[Study material Boundary: Start]
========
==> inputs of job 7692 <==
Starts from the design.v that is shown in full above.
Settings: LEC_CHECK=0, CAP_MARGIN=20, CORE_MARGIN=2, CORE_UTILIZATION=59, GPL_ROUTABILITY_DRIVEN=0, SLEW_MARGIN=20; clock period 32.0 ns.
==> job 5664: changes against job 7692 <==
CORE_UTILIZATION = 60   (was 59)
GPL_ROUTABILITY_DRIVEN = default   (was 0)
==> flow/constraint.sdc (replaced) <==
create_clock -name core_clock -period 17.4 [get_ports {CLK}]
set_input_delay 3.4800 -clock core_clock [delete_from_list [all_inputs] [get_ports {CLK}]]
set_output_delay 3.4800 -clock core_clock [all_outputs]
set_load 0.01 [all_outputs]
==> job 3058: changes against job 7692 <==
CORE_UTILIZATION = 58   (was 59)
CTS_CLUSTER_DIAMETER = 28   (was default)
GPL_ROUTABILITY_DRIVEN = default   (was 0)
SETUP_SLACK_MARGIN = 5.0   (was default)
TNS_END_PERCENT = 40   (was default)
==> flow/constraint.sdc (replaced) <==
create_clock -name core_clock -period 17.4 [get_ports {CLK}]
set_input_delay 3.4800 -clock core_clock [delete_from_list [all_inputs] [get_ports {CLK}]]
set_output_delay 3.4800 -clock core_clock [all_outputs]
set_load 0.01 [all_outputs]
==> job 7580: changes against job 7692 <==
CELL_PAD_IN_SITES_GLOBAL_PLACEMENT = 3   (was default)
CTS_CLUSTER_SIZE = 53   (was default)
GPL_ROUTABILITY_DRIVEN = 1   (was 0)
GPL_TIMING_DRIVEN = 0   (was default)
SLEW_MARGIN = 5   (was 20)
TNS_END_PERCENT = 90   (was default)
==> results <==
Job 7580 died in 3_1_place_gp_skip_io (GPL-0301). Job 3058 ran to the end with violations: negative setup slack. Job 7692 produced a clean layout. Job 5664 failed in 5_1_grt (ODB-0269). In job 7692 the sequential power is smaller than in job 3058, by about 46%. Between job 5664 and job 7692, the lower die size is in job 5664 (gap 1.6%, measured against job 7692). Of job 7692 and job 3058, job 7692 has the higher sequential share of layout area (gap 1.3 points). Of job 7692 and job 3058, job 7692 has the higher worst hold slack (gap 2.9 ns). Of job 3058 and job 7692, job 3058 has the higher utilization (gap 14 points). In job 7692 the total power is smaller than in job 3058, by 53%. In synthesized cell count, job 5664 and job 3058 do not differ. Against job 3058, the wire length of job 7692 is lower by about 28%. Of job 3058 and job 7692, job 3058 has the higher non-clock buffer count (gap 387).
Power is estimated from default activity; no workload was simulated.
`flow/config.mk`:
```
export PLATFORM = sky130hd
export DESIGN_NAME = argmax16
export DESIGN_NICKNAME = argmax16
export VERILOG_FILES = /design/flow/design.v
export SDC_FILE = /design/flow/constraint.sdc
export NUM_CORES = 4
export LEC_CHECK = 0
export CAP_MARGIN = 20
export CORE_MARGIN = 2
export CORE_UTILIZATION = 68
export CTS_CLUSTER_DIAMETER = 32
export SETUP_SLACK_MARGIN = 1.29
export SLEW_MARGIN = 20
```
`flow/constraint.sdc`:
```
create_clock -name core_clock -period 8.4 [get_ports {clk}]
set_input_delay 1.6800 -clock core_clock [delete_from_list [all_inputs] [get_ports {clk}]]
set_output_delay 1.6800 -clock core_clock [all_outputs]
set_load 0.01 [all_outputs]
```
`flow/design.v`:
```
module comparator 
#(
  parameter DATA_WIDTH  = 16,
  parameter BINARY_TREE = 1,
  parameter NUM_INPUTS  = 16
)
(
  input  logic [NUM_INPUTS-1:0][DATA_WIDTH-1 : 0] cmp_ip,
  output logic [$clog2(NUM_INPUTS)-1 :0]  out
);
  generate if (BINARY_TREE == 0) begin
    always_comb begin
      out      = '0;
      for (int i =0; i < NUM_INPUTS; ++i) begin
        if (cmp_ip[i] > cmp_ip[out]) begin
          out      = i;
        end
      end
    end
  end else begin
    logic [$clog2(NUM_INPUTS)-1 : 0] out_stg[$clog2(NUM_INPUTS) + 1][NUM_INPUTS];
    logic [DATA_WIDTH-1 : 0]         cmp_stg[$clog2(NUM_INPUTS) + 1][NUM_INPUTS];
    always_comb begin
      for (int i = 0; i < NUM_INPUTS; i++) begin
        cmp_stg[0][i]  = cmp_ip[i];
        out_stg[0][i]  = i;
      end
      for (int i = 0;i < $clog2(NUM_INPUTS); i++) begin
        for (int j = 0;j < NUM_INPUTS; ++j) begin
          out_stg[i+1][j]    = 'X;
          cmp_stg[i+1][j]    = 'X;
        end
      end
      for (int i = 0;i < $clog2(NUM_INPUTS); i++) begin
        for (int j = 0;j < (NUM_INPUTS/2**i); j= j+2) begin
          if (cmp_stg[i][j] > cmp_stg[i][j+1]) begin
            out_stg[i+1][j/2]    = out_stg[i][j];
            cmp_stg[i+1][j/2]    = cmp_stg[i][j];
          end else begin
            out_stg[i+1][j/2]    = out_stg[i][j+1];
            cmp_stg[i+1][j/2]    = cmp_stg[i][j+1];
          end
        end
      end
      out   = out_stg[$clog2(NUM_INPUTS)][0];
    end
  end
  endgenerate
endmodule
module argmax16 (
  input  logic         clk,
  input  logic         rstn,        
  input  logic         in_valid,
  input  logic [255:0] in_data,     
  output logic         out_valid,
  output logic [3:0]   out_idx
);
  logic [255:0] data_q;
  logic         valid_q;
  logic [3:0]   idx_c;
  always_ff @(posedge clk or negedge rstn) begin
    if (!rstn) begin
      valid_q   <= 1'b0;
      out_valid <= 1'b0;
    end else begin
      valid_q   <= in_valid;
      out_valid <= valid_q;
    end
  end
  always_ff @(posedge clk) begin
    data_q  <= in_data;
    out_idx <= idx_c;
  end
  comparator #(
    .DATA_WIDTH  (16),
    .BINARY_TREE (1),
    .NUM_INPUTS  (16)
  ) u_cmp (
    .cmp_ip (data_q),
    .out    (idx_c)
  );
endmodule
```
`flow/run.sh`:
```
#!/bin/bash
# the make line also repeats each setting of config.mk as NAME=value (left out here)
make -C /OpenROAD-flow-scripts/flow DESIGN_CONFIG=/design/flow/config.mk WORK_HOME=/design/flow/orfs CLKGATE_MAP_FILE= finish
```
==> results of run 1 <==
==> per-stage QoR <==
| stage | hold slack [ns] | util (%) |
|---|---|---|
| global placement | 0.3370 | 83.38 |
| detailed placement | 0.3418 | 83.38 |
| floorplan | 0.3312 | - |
[Study material Boundary: End]
[Study material Boundary: Start]
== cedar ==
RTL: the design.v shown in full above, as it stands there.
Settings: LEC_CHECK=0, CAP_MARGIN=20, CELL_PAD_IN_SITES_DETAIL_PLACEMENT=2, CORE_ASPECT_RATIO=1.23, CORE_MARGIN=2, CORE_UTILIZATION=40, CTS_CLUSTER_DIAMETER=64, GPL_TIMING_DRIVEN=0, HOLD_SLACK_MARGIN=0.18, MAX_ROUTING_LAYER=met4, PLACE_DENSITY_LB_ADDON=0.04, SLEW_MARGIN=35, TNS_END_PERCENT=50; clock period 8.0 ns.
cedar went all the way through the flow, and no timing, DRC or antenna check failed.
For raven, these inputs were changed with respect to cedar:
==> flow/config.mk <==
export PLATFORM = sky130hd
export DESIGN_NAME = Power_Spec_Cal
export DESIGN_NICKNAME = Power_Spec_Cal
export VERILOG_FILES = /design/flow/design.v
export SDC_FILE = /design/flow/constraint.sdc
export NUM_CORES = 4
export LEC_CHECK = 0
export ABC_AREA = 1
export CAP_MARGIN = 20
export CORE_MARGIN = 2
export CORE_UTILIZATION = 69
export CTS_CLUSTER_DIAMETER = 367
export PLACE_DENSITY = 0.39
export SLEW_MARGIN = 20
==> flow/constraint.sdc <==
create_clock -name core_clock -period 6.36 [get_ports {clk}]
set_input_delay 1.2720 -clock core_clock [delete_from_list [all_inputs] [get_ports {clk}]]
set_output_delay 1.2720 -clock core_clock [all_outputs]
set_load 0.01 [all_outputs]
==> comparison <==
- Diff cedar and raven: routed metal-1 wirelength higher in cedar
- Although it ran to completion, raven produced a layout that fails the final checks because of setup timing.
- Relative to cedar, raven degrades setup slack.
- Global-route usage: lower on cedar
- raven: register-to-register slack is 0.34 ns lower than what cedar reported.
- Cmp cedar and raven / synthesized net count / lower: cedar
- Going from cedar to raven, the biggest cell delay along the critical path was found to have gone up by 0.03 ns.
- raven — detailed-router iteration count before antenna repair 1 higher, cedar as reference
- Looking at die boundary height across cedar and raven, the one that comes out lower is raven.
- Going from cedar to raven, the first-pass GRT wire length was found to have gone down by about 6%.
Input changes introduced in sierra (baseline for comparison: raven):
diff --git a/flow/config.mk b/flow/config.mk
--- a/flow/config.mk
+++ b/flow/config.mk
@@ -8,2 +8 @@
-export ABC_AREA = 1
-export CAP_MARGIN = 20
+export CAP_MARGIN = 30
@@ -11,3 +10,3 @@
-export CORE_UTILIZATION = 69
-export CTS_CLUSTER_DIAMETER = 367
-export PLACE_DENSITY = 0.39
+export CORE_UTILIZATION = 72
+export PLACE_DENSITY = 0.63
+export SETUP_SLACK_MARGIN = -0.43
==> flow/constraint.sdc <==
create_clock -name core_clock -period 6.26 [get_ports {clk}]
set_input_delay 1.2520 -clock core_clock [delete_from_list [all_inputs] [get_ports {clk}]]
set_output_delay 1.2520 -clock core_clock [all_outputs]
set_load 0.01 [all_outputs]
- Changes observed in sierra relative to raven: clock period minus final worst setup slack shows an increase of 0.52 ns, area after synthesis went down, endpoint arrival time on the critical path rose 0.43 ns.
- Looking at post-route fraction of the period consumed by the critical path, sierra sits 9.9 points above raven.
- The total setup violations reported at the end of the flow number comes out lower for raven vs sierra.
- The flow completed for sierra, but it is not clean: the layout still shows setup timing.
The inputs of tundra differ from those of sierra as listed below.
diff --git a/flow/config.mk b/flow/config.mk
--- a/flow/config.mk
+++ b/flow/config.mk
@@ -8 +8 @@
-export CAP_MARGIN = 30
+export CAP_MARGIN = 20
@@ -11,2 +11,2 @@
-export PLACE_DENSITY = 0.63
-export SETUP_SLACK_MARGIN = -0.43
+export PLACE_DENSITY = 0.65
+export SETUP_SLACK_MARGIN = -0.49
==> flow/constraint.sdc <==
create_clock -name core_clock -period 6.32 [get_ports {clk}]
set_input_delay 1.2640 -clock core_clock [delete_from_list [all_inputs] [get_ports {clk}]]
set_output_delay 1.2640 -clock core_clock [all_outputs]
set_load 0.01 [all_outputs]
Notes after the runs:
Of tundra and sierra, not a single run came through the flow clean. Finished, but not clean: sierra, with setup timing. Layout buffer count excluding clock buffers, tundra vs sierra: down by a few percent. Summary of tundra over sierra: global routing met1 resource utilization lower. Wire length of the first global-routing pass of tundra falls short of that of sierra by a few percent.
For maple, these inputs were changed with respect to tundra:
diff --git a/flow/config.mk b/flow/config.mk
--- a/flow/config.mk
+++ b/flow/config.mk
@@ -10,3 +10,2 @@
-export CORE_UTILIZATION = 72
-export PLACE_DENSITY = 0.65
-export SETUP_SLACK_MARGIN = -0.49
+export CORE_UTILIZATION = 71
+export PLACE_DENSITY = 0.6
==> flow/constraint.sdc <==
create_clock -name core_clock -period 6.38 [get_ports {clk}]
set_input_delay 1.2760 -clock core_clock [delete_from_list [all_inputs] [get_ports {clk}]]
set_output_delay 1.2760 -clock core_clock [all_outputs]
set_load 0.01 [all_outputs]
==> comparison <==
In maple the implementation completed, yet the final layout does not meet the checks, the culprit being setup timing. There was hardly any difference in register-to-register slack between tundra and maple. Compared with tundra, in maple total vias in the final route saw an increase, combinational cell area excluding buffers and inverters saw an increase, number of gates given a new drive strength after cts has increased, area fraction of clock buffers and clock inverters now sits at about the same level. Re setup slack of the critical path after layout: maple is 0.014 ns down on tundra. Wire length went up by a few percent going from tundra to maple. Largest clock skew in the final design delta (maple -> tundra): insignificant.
[Study material Boundary: End]
What is required
Go through the lines above and count those with "reported"; report only the number.

Written response
2